For a given query compound with an unknown crystal structure, the model is used to automatically select from a crystal structure database a set of template crystals with nearly identical stable structures to which element replacement should be applied.

Introduction

In principle, the crystalline state of the collected atoms can be determined by optimizing the energy surface, which in turn can be estimated using first-principles calculations. However, iterative descent of the gradient on the potential energy surface using first-principles calculations is prohibitively expensive for complex systems, such as those with many atoms per unit cell. The potential of this substation-based CSP has been demonstrated for a wide variety of crystal systems.

Method

Outline
Learning to predict structural identity from compositional features
Overall prediction scheme of the CSP method
Chemical composition descriptor
Preparation of structural similarity labels
Experimental procedure

Specifically, element similarity is defined as the Euclidean distance of the 19 elemental descriptors (Table 4.1). Then, a crystal structure descriptor was calculated by taking the summary statistics of the site fingerprint across all atomic sites in the crystal structure. The third column indicates the number of similar pairs in all pairs of the 33,153 stable compounds for each τ.

To eliminate the imbalance between the number of positive and negative cases in classifier training, 421,000 negative cases were randomly selected from the different sets.

Result

The fourth column lists the ranking of the minimum disparity of the top five candidates in all candidates. We examined the dissimilarity value of the closest structure in 𝒞à to the known stable structure (the third column), which was compared to the minimum dissimilarity value of the best template among all candidates in 𝒞 (the second column). Therefore, we estimate that approximately the entire crystal system can be predicted using the proposed method.

Crystal structure diagrams of the true structures and predicted structures (closest to the true structure in the top 5 structures) for each query are shown here (delineated with VESTA [121]).
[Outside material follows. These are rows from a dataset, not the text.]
**config.mk**
```make
export PLATFORM = sky130hd
export DESIGN_NAME = longest_prefix_route_lookup_core
export DESIGN_NICKNAME = d
export VERILOG_FILES = /design/src/rtl/lprl_pkg.sv /design/src/rtl/lprl_ctrl.sv /design/src/rtl/lprl_datapath.sv /design/src/rtl/longest_prefix_route_lookup_core.sv
export VERILOG_INCLUDE_DIRS = /design/src /design/src/rtl
export SDC_FILE = /design/constraint.sdc
export NUM_CORES = 2
export LEC_CHECK = 0
export BUFFER_PORTS_ARGS = -buffer_cell sky130_fd_sc_hd__clkbuf_2
export CAP_MARGIN = 20
export CORE_UTILIZATION = 45
export CTS_CLUSTER_DIAMETER = 200
export DETAILED_ROUTE_END_ITERATION = 7
export GPL_TIMING_DRIVEN = 0
export PLACE_DENSITY = 0.59
export SLEW_MARGIN = 30
export SYNTH_ARGS = -nofsm -noshare
export SYNTH_HDL_FRONTEND = slang
export SYNTH_HIERARCHICAL = 1
export SYNTH_SLANG_ARGS = --single-unit
```
**constraint.sdc**
```tcl
create_clock -name clk_i -period 33.2 [get_ports clk_i]
set_input_delay 3.32 -clock clk_i [delete_from_list [all_inputs] [get_ports clk_i]]
set_output_delay 3.32 -clock clk_i [all_outputs]
set_load 0.02 [all_outputs]
```
**src/rtl/longest_prefix_route_lookup_core_assert.svh**
```systemverilog
// Assertion macros shared by the route lookup modules.
// Each macro places one concurrent assertion that reports through $error.
`ifndef LONGEST_PREFIX_ROUTE_LOOKUP_CORE_ASSERT_SVH
`define LONGEST_PREFIX_ROUTE_LOOKUP_CORE_ASSERT_SVH

// Same-cycle implication.
`define LPRL_ASSERT_NOW(label, clk, rst_n, ante, cons, msg) \
  label: assert property (@(posedge clk) disable iff (!rst_n) (ante) |-> (cons)) \
    else $error(msg);

// Next-cycle implication.
`define LPRL_ASSERT_NEXT(label, clk, rst_n, ante, cons, msg) \
  label: assert property (@(posedge clk) disable iff (!rst_n) (ante) |=> (cons)) \
    else $error(msg);

`endif

```
**src/rtl/lprl_pkg.sv**
```systemverilog
// ----------------------------------------------------------------------------
// lprl_pkg
// Shared constants, command and status types and the popcount function of
// the longest-prefix route lookup block.
// ----------------------------------------------------------------------------
`timescale 1ns / 1ps

package lprl_pkg;

  localparam int TABLE_DEPTH = 16;
  localparam int IDX_W       = (TABLE_DEPTH > 1) ? $clog2(TABLE_DEPTH) : 1;
  localparam int ADDR_W      = 32;
  localparam int PORT_W      = 4;
  localparam int LEN_W       = 6;
  localparam int ENTRY_IDX_W = 4;
  localparam int HIDX_W      = 4;

  // Item kinds carried by func
  localparam logic FUNC_WRITE  = 1'b0;
  localparam logic FUNC_LOOKUP = 1'b1;

  typedef struct packed {
    logic             wr_en;     // store or clear one slot from the input item
    logic             start;     // latch lookup address, clear best match
    logic             rd_en;     // read one slot for the scan
    logic [IDX_W-1:0] rd_idx;
    logic             load_out;  // load the result register
    logic             out_zero;  // result is the all-zero write reply
  } lprl_cmd_t;

  typedef struct packed {
    logic out_free;              // result register empty or being taken
  } lprl_status_t;

  // Adder tree: 16 pairs, 8 quads, 4 octets, 2 halves, total.
  function automatic logic [LEN_W-1:0] popcount32(input logic [ADDR_W-1:0] v);
    logic [1:0] p1 [16];
    logic [2:0] p2 [8];
    logic [3:0] p3 [4];
    logic [4:0] p4 [2];
    for (int i = 0; i < 16; i++) begin
      p1[i] = {1'b0, v[2*i]} + {1'b0, v[2*i+1]};
    end
    for (int i = 0; i < 8; i++) begin
      p2[i] = {1'b0, p1[2*i]} + {1'b0, p1[2*i+1]};
    end
    for (int i = 0; i < 4; i++) begin
      p3[i] = {1'b0, p2[2*i]} + {1'b0, p2[2*i+1]};
    end
    for (int i = 0; i < 2; i++) begin
      p4[i] = {1'b0, p3[2*i]} + {1'b0, p3[2*i+1]};
    end
    return {1'b0, p4[0]} + {1'b0, p4[1]};
  endfunction

endpackage

```
**src/rtl/lprl_ctrl.sv**
```systemverilog
// ----------------------------------------------------------------------------
// lprl_ctrl
// Sequencer: takes items, steps the table scan, hands results to the
// datapath's output register.
// ----------------------------------------------------------------------------
`timescale 1ns / 1ps
`include "longest_prefix_route_lookup_core_assert.svh"

module lprl_ctrl (
  input  logic                            clk_i,
  input  logic                            rst_ni,
  input  logic                            in_valid_i,
  output logic                            in_stall_o,
  input  logic                            func_i,
  input  logic [lprl_pkg::ENTRY_IDX_W-1:0] entry_index_i,
  input  lprl_pkg::lprl_status_t          status_i,
  output lprl_pkg::lprl_cmd_t             cmd_o
);

  localparam logic [1:0] ST_IDLE  = 2'd0;
  localparam logic [1:0] ST_SCAN  = 2'd1;
  localparam logic [1:0] ST_DRAIN = 2'd2;
  localparam logic [1:0] ST_DONE  = 2'd3;

  localparam logic [lprl_pkg::IDX_W-1:0] LAST_IDX =
    lprl_pkg::IDX_W'(lprl_pkg::TABLE_DEPTH - 1);

  logic [1:0]                  state_q, state_d;
  logic [lprl_pkg::IDX_W-1:0]  cnt_q, cnt_d;
  logic                        is_write_q, is_write_d;
  logic                        accept;
  logic                        in_range;

  assign in_stall_o = (state_q != ST_IDLE);
  assign accept     = in_valid_i && !in_stall_o;
  assign in_range   = (32'(entry_index_i) < 32'(lprl_pkg::TABLE_DEPTH));

  always_comb begin
    state_d         = state_q;
    cnt_d           = cnt_q;
    is_write_d      = is_write_q;
    cmd_o           = '0;
    cmd_o.rd_idx    = cnt_q;
    cmd_o.out_zero  = is_write_q;
    unique case (state_q)
      ST_IDLE: begin
        if (accept) begin
          if (func_i == lprl_pkg::FUNC_LOOKUP) begin
            cmd_o.start = 1'b1;
            cnt_d       = '0;
            is_write_d  = 1'b0;
            state_d     = ST_SCAN;
          end else begin
            cmd_o.wr_en = in_range;
            is_write_d  = 1'b1;
            state_d     = ST_DONE;
          end
        end
      end
      ST_SCAN: begin
        cmd_o.rd_en = 1'b1;
        if (cnt_q == LAST_IDX) begin
          state_d = ST_DRAIN;
        end else begin
          cnt_d = cnt_q + 1'b1;
        end
      end
      ST_DRAIN: begin
        state_d = ST_DONE;
      end
      ST_DONE: begin
        if (status_i.out_free) begin
          cmd_o.load_out = 1'b1;
          state_d        = ST_IDLE;
        end
      end
      default: begin
        state_d = ST_IDLE;
      end
    endcase
  end

  always_ff @(posedge clk_i or negedge rst_ni) begin
    if (!rst_ni) begin
      state_q    <= ST_IDLE;
      cnt_q      <= '0;
      is_write_q <= 1'b0;
    end else begin
      state_q    <= state_d;
      cnt_q      <= cnt_d;
      is_write_q <= is_write_d;
    end
  end

  `LPRL_ASSERT_NOW(a_load_only_when_free, clk_i, rst_ni, cmd_o.load_out,
                   status_i.out_free, "result loaded into a busy output register")
  `LPRL_ASSERT_NEXT(a_lookup_starts_scan, clk_i, rst_ni,
                    accept && (func_i == lprl_pkg::FUNC_LOOKUP),
                    (state_q == ST_SCAN) && (cnt_q == '0), "lookup did not start at slot zero")
  `LPRL_ASSERT_NEXT(a_scan_ends_in_drain, clk_i, rst_ni,
                    (state_q == ST_SCAN) && (cnt_q == LAST_IDX),
                    state_q == ST_DRAIN, "scan ran past the last slot")

endmodule

```
**src/rtl/lprl_datapath.sv**
```systemverilog
// ----------------------------------------------------------------------------
// lprl_datapath
// Route table storage, match and length compare, best-match tracking and the
// result register.
// ----------------------------------------------------------------------------
`timescale 1ns / 1ps
`include "longest_prefix_route_lookup_core_assert.svh"

module lprl_datapath (
  input  logic                             clk_i,
  input  logic                             rst_ni,
  input  lprl_pkg::lprl_cmd_t              cmd_i,
  output lprl_pkg::lprl_status_t           status_o,
  input  logic [lprl_pkg::ENTRY_IDX_W-1:0] entry_index_i,
  input  logic                             entry_valid_i,
  input  logic [lprl_pkg::ADDR_W-1:0]      route_prefix_i,
  input  logic [lprl_pkg::ADDR_W-1:0]      route_mask_i,
  input  logic [lprl_pkg::ADDR_W-1:0]      route_gateway_i,
  input  logic [lprl_pkg::PORT_W-1:0]      route_port_i,
  input  logic [lprl_pkg::ADDR_W-1:0]      lookup_addr_i,
  output logic                             out_valid_o,
  input  logic                             out_stall_i,
  output logic                             hit_o,
  output logic [lprl_pkg::ADDR_W-1:0]      next_hop_o,
  output logic [lprl_pkg::PORT_W-1:0]      out_port_o,
  output logic [lprl_pkg::LEN_W-1:0]       prefix_len_o,
  output logic [lprl_pkg::HIDX_W-1:0]      hit_index_o
);

  localparam int DEPTH = lprl_pkg::TABLE_DEPTH;
  localparam int IW    = lprl_pkg::IDX_W;
  localparam int AW    = lprl_pkg::ADDR_W;
  localparam int PW    = lprl_pkg::PORT_W;
  localparam int LW    = lprl_pkg::LEN_W;

  logic [AW-1:0] prefix_mem [DEPTH];
  logic [AW-1:0] mask_mem   [DEPTH];
  logic [AW-1:0] gw_mem     [DEPTH];
  logic [PW-1:0] port_mem   [DEPTH];
  logic [DEPTH-1:0] valid_q;

  logic [IW-1:0] wr_idx;
  logic [AW-1:0] rd_pre_q, rd_mask_q, rd_gw_q;
  logic [PW-1:0] rd_port_q;
  logic          rd_vld_q;
  logic [IW-1:0] rd_idx_q;
  logic          eval_q;

  logic [AW-1:0] addr_q;
  logic          best_found_q;
  logic [LW-1:0] best_len_q;
  logic [AW-1:0] best_gw_q;
  logic [PW-1:0] best_port_q;
  logic [IW-1:0] best_idx_q;

  logic          match;
  logic [LW-1:0] cur_len;
  logic          take;
  logic          out_valid_q;

  assign wr_idx = IW'(entry_index_i);

  // Table: write from the input item, registered read for the scan.
  always_ff @(posedge clk_i) begin
    if (cmd_i.wr_en && entry_valid_i) begin
      prefix_mem[wr_idx] <= route_prefix_i;
      mask_mem[wr_idx]   <= route_mask_i;
      gw_mem[wr_idx]     <= route_gateway_i;
      port_mem[wr_idx]   <= route_port_i;
    end
    if (cmd_i.rd_en) begin
      rd_pre_q  <= prefix_mem[cmd_i.rd_idx];
      rd_mask_q <= mask_mem[cmd_i.rd_idx];
      rd_gw_q   <= gw_mem[cmd_i.rd_idx];
      rd_port_q <= port_mem[cmd_i.rd_idx];
      rd_vld_q  <= valid_q[cmd_i.rd_idx];
      rd_idx_q  <= cmd_i.rd_idx;
    end
  end

  always_ff @(posedge clk_i or negedge rst_ni) begin
    if (!rst_ni) begin
      valid_q <= '0;
      eval_q  <= 1'b0;
    end else begin
      if (cmd_i.wr_en) begin
        valid_q[wr_idx] <= entry_valid_i;
      end
      eval_q <= cmd_i.rd_en;
    end
  end

  assign match   = eval_q && rd_vld_q && (((rd_pre_q ^ addr_q) & rd_mask_q) == '0);
  assign cur_len = lprl_pkg::popcount32(rd_mask_q);
  assign take    = match && (!best_found_q || (cur_len > best_len_q));

  always_ff @(posedge clk_i) begin
    if (cmd_i.start) begin
      addr_q <= lookup_addr_i;
    end
    if (take) begin
      best_len_q  <= cur_len;
      best_gw_q   <= rd_gw_q;
      best_port_q <= rd_port_q;
      best_idx_q  <= rd_idx_q;
    end
  end

  always_ff @(posedge clk_i or negedge rst_ni) begin
    if (!rst_ni) begin
      best_found_q <= 1'b0;
    end else if (cmd_i.start) begin
      best_found_q <= 1'b0;
    end else if (take) begin
      best_found_q <= 1'b1;
    end
  end

  // Result register
  always_ff @(posedge clk_i or negedge rst_ni) begin
    if (!rst_ni) begin
      out_valid_q <= 1'b0;
    end else if (cmd_i.load_out) begin
      out_valid_q <= 1'b1;
    end else if (out_valid_q && !out_stall_i) begin
      out_valid_q <= 1'b0;
    end
  end

  always_ff @(posedge clk_i) begin
    if (cmd_i.load_out) begin
      if (cmd_i.out_zero || !best_found_q) begin
        hit_o        <= 1'b0;
        next_hop_o   <= '0;
        out_port_o   <= '0;
        prefix_len_o <= '0;
        hit_index_o  <= '0;
      end else begin
        hit_o        <= 1'b1;
        next_hop_o   <= (best_gw_q != '0) ? best_gw_q : addr_q;
        out_port_o   <= best_port_q;
        prefix_len_o <= best_len_q;
        hit_index_o  <= lprl_pkg::HIDX_W'(best_idx_q);
      end
    end
  end

  assign out_valid_o       = out_valid_q;
  assign status_o.out_free = !out_valid_q || !out_stall_i;

  `LPRL_ASSERT_NEXT(a_write_reply_misses, clk_i, rst_ni, cmd_i.load_out && cmd_i.out_zero,
                    out_valid_q && !hit_o, "write reply carries a hit")
  `LPRL_ASSERT_NEXT(a_start_clears_best, clk_i, rst_ni, cmd_i.start,
                    !best_found_q, "best match survived a new lookup")
  `LPRL_ASSERT_NOW(a_len_in_range, clk_i, rst_ni, out_valid_q && hit_o,
                   prefix_len_o <= LW'(AW), "prefix length above address width")

endmodule

```
**src/rtl/longest_prefix_route_lookup_core.sv**
```systemverilog
// ----------------------------------------------------------------------------
// longest_prefix_route_lookup_core
// IPv4 route table with longest-prefix lookup over sixteen slots.
// ----------------------------------------------------------------------------
// Usage:
//   Input channel (in_valid_i / in_stall_o) carries one item per handshake.
//   func_i selects a route write or an address lookup. A write stores or
//   clears the slot given by entry_index_i in the accept cycle; an index
//   outside the table is dropped. A lookup reads one slot per cycle through
//   a registered table port and holds the input through its steps: accept,
//   a read of each slot, one compare and one load.
//   A write goes from accept straight to the result load.
//   Output channel (out_valid_o / out_stall_i) returns exactly one result
//   per item; writes and misses return all-zero fields.
//   The result register decouples the sides: a new item is taken while an
//   old result still waits. When the receiver stalls, the result holds and
//   a finished lookup waits in its last step until the register frees up.
//   Reset clears all slot valid bits at once; no clearing pass is needed.
// ----------------------------------------------------------------------------
`timescale 1ns / 1ps

module longest_prefix_route_lookup_core (
  input  logic                             clk_i,
  input  logic                             rst_ni,
  input  logic                             in_valid_i,
  output logic                             in_stall_o,
  input  logic                             func_i,
  input  logic [lprl_pkg::ENTRY_IDX_W-1:0] entry_index_i,
  input  logic                             entry_valid_i,
  input  logic [lprl_pkg::ADDR_W-1:0]      route_prefix_i,
  input  logic [lprl_pkg::ADDR_W-1:0]      route_mask_i,
  input  logic [lprl_pkg::ADDR_W-1:0]      route_gateway_i,
  input  logic [lprl_pkg::PORT_W-1:0]      route_port_i,
  input  logic [lprl_pkg::ADDR_W-1:0]      lookup_addr_i,
  output logic                             out_valid_o,
  input  logic                             out_stall_i,
  output logic                             hit_o,
  output logic [lprl_pkg::ADDR_W-1:0]      next_hop_o,
  output logic [lprl_pkg::PORT_W-1:0]      out_port_o,
  output logic [lprl_pkg::LEN_W-1:0]       prefix_len_o,
  output logic [lprl_pkg::HIDX_W-1:0]      hit_index_o
);

  // Commands flow from the sequencer to the datapath; only the
  // result-register status flows back.
  lprl_pkg::lprl_cmd_t    cmd;
  lprl_pkg::lprl_status_t status;

  lprl_ctrl u_ctrl (
    .clk_i         (clk_i),
    .rst_ni        (rst_ni),
    .in_valid_i    (in_valid_i),
    .in_stall_o    (in_stall_o),
    .func_i        (func_i),
    .entry_index_i (entry_index_i),
    .status_i      (status),
    .cmd_o         (cmd)
  );

  lprl_datapath u_datapath (
    .clk_i           (clk_i),
    .rst_ni          (rst_ni),
    .cmd_i           (cmd),
    .status_o        (status),
    .entry_index_i   (entry_index_i),
    .entry_valid_i   (entry_valid_i),
    .route_prefix_i  (route_prefix_i),
    .route_mask_i    (route_mask_i),
    .route_gateway_i (route_gateway_i),
    .route_port_i    (route_port_i),
    .lookup_addr_i   (lookup_addr_i),
    .out_valid_o     (out_valid_o),
    .out_stall_i     (out_stall_i),
    .hit_o           (hit_o),
    .next_hop_o      (next_hop_o),
    .out_port_o      (out_port_o),
    .prefix_len_o    (prefix_len_o),
    .hit_index_o     (hit_index_o)
  );

endmodule
```
# Yosys cells after proc, flatten, opt, wreduce, memory -nomap -nowiden
# Memories as Yosys holds them, arrays and structs flattened. A register that Yosys moved wholly into a read port is not among the register bits.
# Index checks and enable logic that the tools add are counted.
[op_classes]
add_sub_neg = 32
n_lt_le_gt_ge = 4
eq_ne = 9
n_mux = 29
n_bitwise = 2
n_reduce_logical = 24
[op_table]
columns = ["op", "count"]
rows = [
  ["1-bit by 1-bit adder with 2-bit output", 16],
  ["32-bit AND", 1],
  ["32-bit zero test", 1],
  ["32-bit 2-to-1 mux", 1],
  ["32-bit nonzero test", 1],
  ["32-bit XOR", 1],
  ["2-bit by 2-bit adder with 3-bit output", 8],
  ["3-bit by 3-bit adder with 4-bit output", 4],
  ["16-bit bitwise mux", 1],
  ["1-bit 2-to-1 mux", 14],
  ["2-bit 2-to-1 mux", 6],
  ["4-bit 2-to-1 mux", 3],
  ["4-bit by 4-bit adder with 5-bit output", 2],
  ["4-bit by 5-bit < comparator with 1-bit output, second input constant", 2],
  ["2-bit one-hot mux with 4 select lines", 1],
  ["4-bit one-hot mux with 2 select lines", 1],
  ["2-bit nonzero test", 4],
  ["1-bit logical AND", 7],
  ["5-bit by 5-bit adder with 6-bit output", 1],
  ["6-bit greater-than comparator", 1],
  ["2-bit != test, second input constant", 3],
  ["4-bit by 1-bit adder with 4-bit output, second input constant", 1],
  ["1-bit binary-select mux with 4-bit select", 1],
  ["1-bit demux with 4-bit select", 1],
  ["other kinds (11)", 18],
]
[totals]
regBits = 156
ramBits = 1600
input_bits = 142
out_inout_bits = 49
wordCells = 123
memories = 4
[memory_table]
columns = ["memory", "words", "width", "rd", "rd_ports_with_merged_regs", "write_ports", "line", "text"]
rows = [
  ["u_datapath.gw_mem", 16, 32, 1, 1, 1, "lprl_datapath.sv:38", "logic [AW-1:0] gw_mem [DEPTH];"],
  ["u_datapath.mask_mem", 16, 32, 1, 1, 1, "lprl_datapath.sv:37", "logic [AW-1:0] mask_mem [DEPTH];"],
  ["u_datapath.prefix_mem", 16, 32, 1, 1, 1, "lprl_datapath.sv:36", "logic [AW-1:0] prefix_mem [DEPTH];"],
  ["u_datapath.port_mem", 16, 4, 1, 1, 1, "lprl_datapath.sv:39", "logic [PW-1:0] port_mem [DEPTH];"],
]

# Depth between registers and ports, before layout
[depth]
word_depth = 10
ltp_mapped = 19
mapped_depth_nobuf = 19

# By module
# Netlist, hierarchy kept.
[modules_own_cells]
columns = ["module", "n_inst", "cells_each", "area_each_um2", "seq_area_each_um2"]
rows = [
  ["lprl_datapath", 1, 2820, 69796.9, 55428.2],
  ["lprl_ctrl", 1, 55, 499.2, 175.2],
]

# Least setup slack after synthesis
# No wires, ideal clock.
[synth_path]
path_type = "reg2reg"
startpoint = "register u_datapath.rd_mask_q[17], read port of u_datapath.mask_mem"
endpoint = "register u_datapath.best_gw_q[0], enable pin"
arrival_ns = 12.278
path_slack_ns = 20.226
stages_incl_launch_ff = 19
n_path_buf = 0
period_less_slack_ns = 12.974
cell_sequence = "edfxtp_1 -> fa_1 -> inv_1 -> fa_1 -> fa_1 -> fa_1 -> fa_1 -> fa_1 -> inv_1 -> ha_1 -> fa_1 -> a21o_1 -> a21oi_1 -> xnor2_1 -> ha_1 -> nand4_1 -> nor2_1 -> o32ai_1 -> a2111oi_0"
[synth_via]
elab_chain_cells = 8
word_cells_on_any_way = 11
classes_between = "add/sub: 5; order compare: 1; bitwise: 1; reduce/logical: 4"
[synth_lines]
columns = ["item", "line", "text"]
rows = [
  ["from (decl)", "lprl_datapath.sv:43", "logic [AW-1:0] rd_pre_q, rd_mask_q, rd_gw_q;"],
  ["1-bit by 1-bit adder with 2-bit output", "lprl_pkg.sv:42", "p1[i] = {1'b0, v[2*i]} + {1'b0, v[2*i+1]};"],
  ["2-bit by 2-bit adder with 3-bit output", "lprl_pkg.sv:45", "p2[i] = {1'b0, p1[2*i]} + {1'b0, p1[2*i+1]};"],
  ["3-bit by 3-bit adder with 4-bit output", "lprl_pkg.sv:48", "p3[i] = {1'b0, p2[2*i]} + {1'b0, p2[2*i+1]};"],
  ["4-bit by 4-bit adder with 5-bit output", "lprl_pkg.sv:51", "p4[i] = {1'b0, p3[2*i]} + {1'b0, p3[2*i+1]};"],
  ["5-bit by 5-bit adder with 6-bit output", "lprl_pkg.sv:53", "return {1'b0, p4[0]} + {1'b0, p4[1]};"],
  ["via u_datapath.cur_len[4]", "lprl_datapath.sv:57", "logic [LW-1:0] cur_len;"],
  ["6-bit greater-than comparator", "lprl_datapath.sv:95", "assign take = match && (!best_found_q || (cur_len > best_len_q));"],
  ["1-bit logical OR", "lprl_datapath.sv:95", ""],
  ["1-bit logical AND", "lprl_datapath.sv:95", ""],
  ["via u_datapath.take", "lprl_datapath.sv:58", "logic take;"],
  ["to (signal assigned)", "lprl_datapath.sv:103", "best_gw_q <= rd_gw_q;"],
  ["to (decl)", "lprl_datapath.sv:52", "logic [AW-1:0] best_gw_q;"],
]
# The timed path passes the listed nets, and every way through them passes these cells.
# A chain may end at the register's enable or synchronous reset.

# Final worst setup path
[layout_path]
startpoint = "register u_datapath.rd_mask_q[17], read port of u_datapath.mask_mem"
endpoint = "register u_datapath.best_gw_q[8], enable pin"
# Same word-level chain as after synthesis.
Analysis procedure for model comparison

Structure prediction results for 35 query constructs (the order in which they appear is the same as in the first column of Table 4.4). The values of the differences between the real structure and the predicted structure are shown, which were calculated using local structure order parameters [37]. Also shown are the formula and material IDs (assigned to compounds in the Materials Project database [ 15 , 26 ]) of the template structure that was used as a template for element-replacement structure prediction.

Because the Material Design DFT calculation environment and the environment described in step 3 (Section 4.2) are not completely identical, the true structures shown in this figure are those that were optimized locally using DFT calculations with the described environment in step 3. .

Detail of the models

The structure, hyperparameters, and training procedure of the NN binary neural network models are identical to those used for model comparison and those used as final models in the CSP method.

Concluding remarks

Furthermore, the crystal structure prediction task was formulated as a metric learning problem. In another study, the goal was to answer whether the crystal structure can be predicted from the chemical composition of the material. If the crystal structure database continues to expand monotonically in the future, the scope of application of the substitution-based method will also expand.

Cenzual Pearson's Crystal Data: Crystal Structure Database for Inorganic Compounds, 1. udg., ASM International: Materials Park, Ohio.